The profile of the participants was as follows: 60% medical doctors, 20% biochemists, and a
miscellaneous group comprising one pharmacist, one veterinary doctor, one biologist and one anthropologist,
all of them working in the field of pharmacology. 20% of the participants were affiliated to clinical centers,
45% were affiliated to universities, 30% were affiliated to clinical centers associated with academic activities
in universities and 15% were affiliated to research centers. We were not able to find any participants affiliated
to the pharmaceutical industry.
Figure 3 summarizes the results about the perceived importance of barriers for implementing the use
of pharmacogenomics testing in clinical practice. Our results showed three major groups of barriers. The most
commom group was related to the need for clear guidelines for the use of pharmacogenomics in clinical
practice (8.76 points on a scale of 1 to 10). The second was the insufficient awareness about
pharmacogenomics among clinicians (8.52) and the third group was the absence of a regulatory institution
that facilitates the use of pharmacogenetic tests (8.47). As expected, all three barriers are closely related.

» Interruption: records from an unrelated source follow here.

File: src/rtl/fme_satd_cmp.sv
// Sub-pel candidate selector: accumulates 4x4 SATDs per candidate, adds the MV
// cost and keeps the lowest-cost candidate (earliest wins on ties).
module fme_satd_cmp #(
  parameter int SATD_BITS = 15,
  parameter int COST_BITS = 20
) (
  input  logic                 clk_i,
  input  logic                 rst_n_i,
  input  logic                 start_i,
  input  logic [4:0]           blk_num_i,
  input  logic [3:0]           cand_num_i,
  input  logic [SATD_BITS-1:0] satd_4x4_i,
  input  logic                 satd_4x4_valid_i,
  input  logic [COST_BITS-1:0] mv_cost_i,
  output logic                 busy_o,
  output logic                 done_o,
  output logic [3:0]           best_idx_o,
  output logic [COST_BITS-1:0] best_cost_o
);

  typedef enum logic [1:0] {IDLE, ACC, CMP, DONE} state_t;

  localparam logic [COST_BITS-1:0] COST_MAX = '1;

  state_t               state, state_nxt;
  logic [4:0]           blk_num, blk_cnt, blk_norm;
  logic [3:0]           cand_num, cand_idx, cand_norm;
  logic [COST_BITS-1:0] acc, cand_cost, satd_ext, acc_sum, cost_sum;
  logic                 blk_vld, blk_last, cand_last;

  function automatic logic [COST_BITS-1:0] sat_add(input logic [COST_BITS-1:0] a,
                                                   input logic [COST_BITS-1:0] b);
    logic [COST_BITS:0] s;
    s = {1'b0, a} + {1'b0, b};
    return s[COST_BITS] ? COST_MAX : s[COST_BITS-1:0];
  endfunction

  assign blk_norm  = (blk_num_i == 5'd0 || blk_num_i > 5'd16) ? 5'd16 : blk_num_i;
  assign cand_norm = (cand_num_i == 4'd0) ? 4'd1 :
                     (cand_num_i > 4'd9)  ? 4'd9 : cand_num_i;

  assign satd_ext  = {{(COST_BITS-SATD_BITS){1'b0}}, satd_4x4_i};
  assign acc_sum   = sat_add(acc, satd_ext);
  assign cost_sum  = sat_add(acc_sum, mv_cost_i);

  // Valids in CMP belong to the next candidate, so both ACC and CMP accumulate.
  assign blk_vld   = satd_4x4_valid_i && (state == ACC || state == CMP);
  assign blk_last  = blk_vld && ((blk_cnt + 5'd1) == blk_num);
  assign cand_last = (cand_idx == (cand_num - 4'd1));

  always_ff @(posedge clk_i or negedge rst_n_i) begin
    if (!rst_n_i) state <= IDLE;
    else          state <= state_nxt;
  end

  always_comb begin
    state_nxt = state;
    unique case (state)
      IDLE: if (start_i) state_nxt = ACC;
      ACC:  if (blk_last) state_nxt = CMP;
      CMP: begin
        if (cand_last)     state_nxt = DONE;
        else if (!blk_last) state_nxt = ACC;
      end
      DONE: state_nxt = IDLE;
      default: state_nxt = IDLE;
    endcase
  end

  always_comb begin
    busy_o = (state != IDLE);
    done_o = (state == DONE);
  end

  always_ff @(posedge clk_i or negedge rst_n_i) begin
    if (!rst_n_i) begin
      blk_num     <= '0;
      cand_num    <= '0;
      blk_cnt     <= '0;
      cand_idx    <= '0;
      acc         <= '0;
      cand_cost   <= '0;
      best_idx_o  <= '0;
      best_cost_o <= '0;
    end else begin
      if (state == IDLE && start_i) begin
        blk_num  <= blk_norm;
        cand_num <= cand_norm;
        blk_cnt  <= '0;
        cand_idx <= '0;
        acc      <= '0;
      end else if (blk_vld) begin
        if (blk_last) begin
          cand_cost <= cost_sum;
          acc       <= '0;
          blk_cnt   <= '0;
        end else begin
          acc     <= acc_sum;
          blk_cnt <= blk_cnt + 5'd1;
        end
      end
      // cand_cost here is the value loaded on the previous edge.
      if (state == CMP) begin
        if (cand_idx == 4'd0 || cand_cost < best_cost_o) begin
          best_idx_o  <= cand_idx;
          best_cost_o <= cand_cost;
        end
        cand_idx <= cand_idx + 4'd1;
      end
    end
  end

endmodule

(8.33 and 8.14, respectively). We believe that these are the barriers specific to Latin America, taking account
that in the Spanish survey these are lower ranked barriers. Moreover, both, Spanish and Latin America
surveys consider that ethical, legal and social implication are not important barriers as they were evaluated
with the lowest importance. We believe that the insufficient awareness of the clinicians leads to the lack of
regulatory institutions and guidelines.
Because most of the main barriers were related to lack of clinical guidelines and protocols, we
included in our survey the same 29 gene/drug pairings a criteria listed in two previous studies [8,9] which
were obtained from members of the Spanish Societies of Pharmacology and Clinical Pharmacology, the
Clinical Pharmacogenetics Implementation Consortium (CPIC; see http://www.pharmgkb.org/page/cpic) and
members of the American Society for Clinical Pharmacology and Therapeutics. This was in order to obtain
comparative results. However we also include 22 additional gene/drug pairs selected from the recently
published list of pharmacogenomic biomarkers by FDA (2013) [10] (Figure 4).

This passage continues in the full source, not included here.